In Fig. 2A, the correlation coefficient plots illustrate the strong correlation between the two-dimensional features and phenotype factors. Specifically, the number of associated clonetypes shows significant relevance to the phenotype, particularly in relation to glioma. This is further confirmed by the box graphs, which reveal a higher number of associated clonetypes in glioma patients compared to healthy individuals. Based on these findings, we construct classifiers using the two-dimensional extracted features from each sample. The data is analyzed using 8 classical classifiers, 4 ensemble learning algorithms, and 2 neural network algorithms. The resulting ROC curves are combined in Fig. 2D, demonstrating that these algorithms achieve excellent classification performance in the two-dimensional data. Some algorithms even achieve an AUC of 1, indicating perfect classification. This highlights the effectiveness of the two-dimensional feature extraction method for diagnosing glioma. In Fig. 2E–J, we present the decision boundaries corresponding to several algorithms that exhibit good classification results.

Figure 2
figure 2

(A) displays correlation coefficient plots illustrating the relationship between the two-dimensional features and phenotype factors. (B,C) present Box plots showcasing the unique TCRβs and associated TCRβs, respectively, both of which exhibit high relevance to the phenotype. (D) showcases ROC curves for the two-dimensional datasets with a P-value cutoff of 0.001, demonstrating high AUC values. (EJ) shows the decision boundaries of various algorithms at different P-value cutoffs.
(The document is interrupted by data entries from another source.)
File: src/rtl/core/sspr_pkg.sv
package sspr_pkg;

  // Payload store geometry. The byte_index port is fixed at 6 bits, so the
  // store depth stays at 64 entries.
  localparam int unsigned AddrW   = 6;
  localparam int unsigned MaxData = 64;

  // Bytes that may pass without completing a header before the hunt gives up.
  localparam logic [4:0] HuntLimit = 5'd20;

  localparam logic [7:0] HeaderByte = 8'hFF;
  localparam logic [7:0] MinLength  = 8'd2;

  typedef enum logic [2:0] {
    StOk      = 3'd0,
    StNoHdr   = 3'd1,
    StShort   = 3'd2,
    StCsum    = 3'd3,
    StLong    = 3'd4,
    StTimeout = 3'd5
  } status_e;

  typedef enum logic [2:0] {
    PhHunt    = 3'd0,
    PhId      = 3'd1,
    PhLen     = 3'd2,
    PhErr     = 3'd3,
    PhData    = 3'd4,
    PhSum     = 3'd5,
    PhDrainRd = 3'd6,
    PhDrainWr = 3'd7
  } phase_e;

  // Write and read requests toward the payload store.
  typedef struct packed {
    logic             we;
    logic [AddrW-1:0] waddr;
    logic [7:0]       wdata;
    logic             re;
    logic [AddrW-1:0] raddr;
  } ram_req_t;

  // One result to be loaded into the output register. The data byte itself
  // comes straight from the store's read register.
  typedef struct packed {
    logic             load;
    status_e          status;
    logic [7:0]       servo_id;
    logic [7:0]       error_byte;
    logic [7:0]       data_count;
    logic             has_data;
    logic [AddrW-1:0] byte_index;
    logic             last;
  } res_t;

endpackage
Multidimensional classification algorithms on TCR sequences

The multidimensional dataset of TCR β sequences uses 0–1 format data to represent the presence of each sequence in each sample. If the data equals 0, the sequence is absent in the subject, else the sequence exists in the sample. Multidimensional classification algorithms were applied to analyze the tabular data frames of glioma, which contained information on the presence or absence of relevant TCRβs. Several classification algorithms were used, including random forest, support vector machine with linear and polynomial kernel functions, logistic regression, linear discriminant analysis, Bayesian algorithm, GBDT, XGB, and decision tree algorithm.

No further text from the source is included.